- _WHAT IS REQUIRED_
Beginning with the line that holds "fmax_mhz = 60.77", write out the remaining lines of the material exactly, the last line included.

====== RECORDED DATA

Context: an optimization exercise on an open-source flow, tuned for small area and a short achievable clock period. The choices shown serve that exercise and are no tape-out recipe. No run shown here included a check of the RTL's function; only the layout flow was run.

==> flow/design.v (outline; a module is shown in full before it is edited, if it fits) <==
// module goertzel_filter: 1877 lines
// module gz_fa: 4 lines
// module gz_maj: 3 lines
// module gz_ha: 4 lines
module goertzel_filter
  (input  [13:0] input_signal,
   input  clk,
   input  rst,
   output [39:0] magnitude);
  // ...
==> flow/flow/run.sh <==
#!/bin/bash
set -euo pipefail
bash standard.sh SETUP_SLACK_MARGIN=28.5 finish > orfs_make.log 2>&1
==> flow/standard.sh <==
#!/bin/bash
# synth_recipe.tcl (not shown) runs the flow's synth.tcl, then flattens the netlist and writes it again
# the make line also repeats each setting of config.mk as NAME=value (left out here)
make -C /OpenROAD-flow-scripts/flow DESIGN_CONFIG=/design/flow/config.mk WORK_HOME=/design/flow/orfs CLKGATE_MAP_FILE= SYNTH_SCRIPT=/design/flow/synth_recipe.tcl "${@:-finish}"
==> flow/config.mk <==
export PLATFORM = sky130hd
export DESIGN_NAME = goertzel_filter
export DESIGN_NICKNAME = goertzel_filter
export VERILOG_FILES = /design/flow/design.v
export SDC_FILE = /design/flow/constraint.sdc
export NUM_CORES = 4
export LEC_CHECK = 0
export CAP_MARGIN = 20
export CORE_MARGIN = 2
export CORE_UTILIZATION = 55
export CTS_BUF_LIST = sky130_fd_sc_hd__clkbuf_8
export CTS_CLUSTER_SIZE = 40
export SLEW_MARGIN = 20
export SYNTH_HIERARCHICAL = 1
export SYNTH_MINIMUM_KEEP_SIZE = 0
export TNS_END_PERCENT = 10
==> flow/constraint.sdc <==
create_clock -name core_clock -period 45.0 [get_ports {clk}]
set_input_delay 9.0000 -clock core_clock [delete_from_list [all_inputs] [get_ports {clk}]]
set_output_delay 9.0000 -clock core_clock [all_outputs]
set_load 0.01 [all_outputs]
==> flow_summary.toml, run 1 <==
[run_status]
status = "no timing/DRC/antenna violations"

[clocking]
cts_tree = "done"
hold_buffers = 0

[global_route]
grt.overflow.total = 0
grt_usage_pct = 28.58

[timing]
fmax_mhz = 60.77
setup_violations = 0
setup_tns_ns = 0

[finish]
largest_reg_flops = 35
multi_input_area_sq_um = 19290
syn_to_final_growth_pct = 12.12
fin_nets = 2887
fillers = 3207

[floorplanning]
tap-cell-count = 518
die_w_microns = 202.9
ios = 56

[drt]
vias = 14640
wirelength_microns = 54690

[critical_path]
path_depth = 31

[synthesis]
synth-seq-cells = 71
synthFlopType = "dfrtp_1"
synth_top_family_by_area = "adder cells"

[place]
placed_cell_area_sq_um = 23170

============

- _EXERCISE OUTPUT_
fmax_mhz = 60.77
setup_violations = 0
setup_tns_ns = 0

[finish]
largest_reg_flops = 35
multi_input_area_sq_um = 19290
syn_to_final_growth_pct = 12.12
fin_nets = 2887
fillers = 3207

[floorplanning]
tap-cell-count = 518
die_w_microns = 202.9
ios = 56

[drt]
vias = 14640
wirelength_microns = 54690

[critical_path]
path_depth = 31

[synthesis]
synth-seq-cells = 71
synthFlopType = "dfrtp_1"
synth_top_family_by_area = "adder cells"

[place]
placed_cell_area_sq_um = 23170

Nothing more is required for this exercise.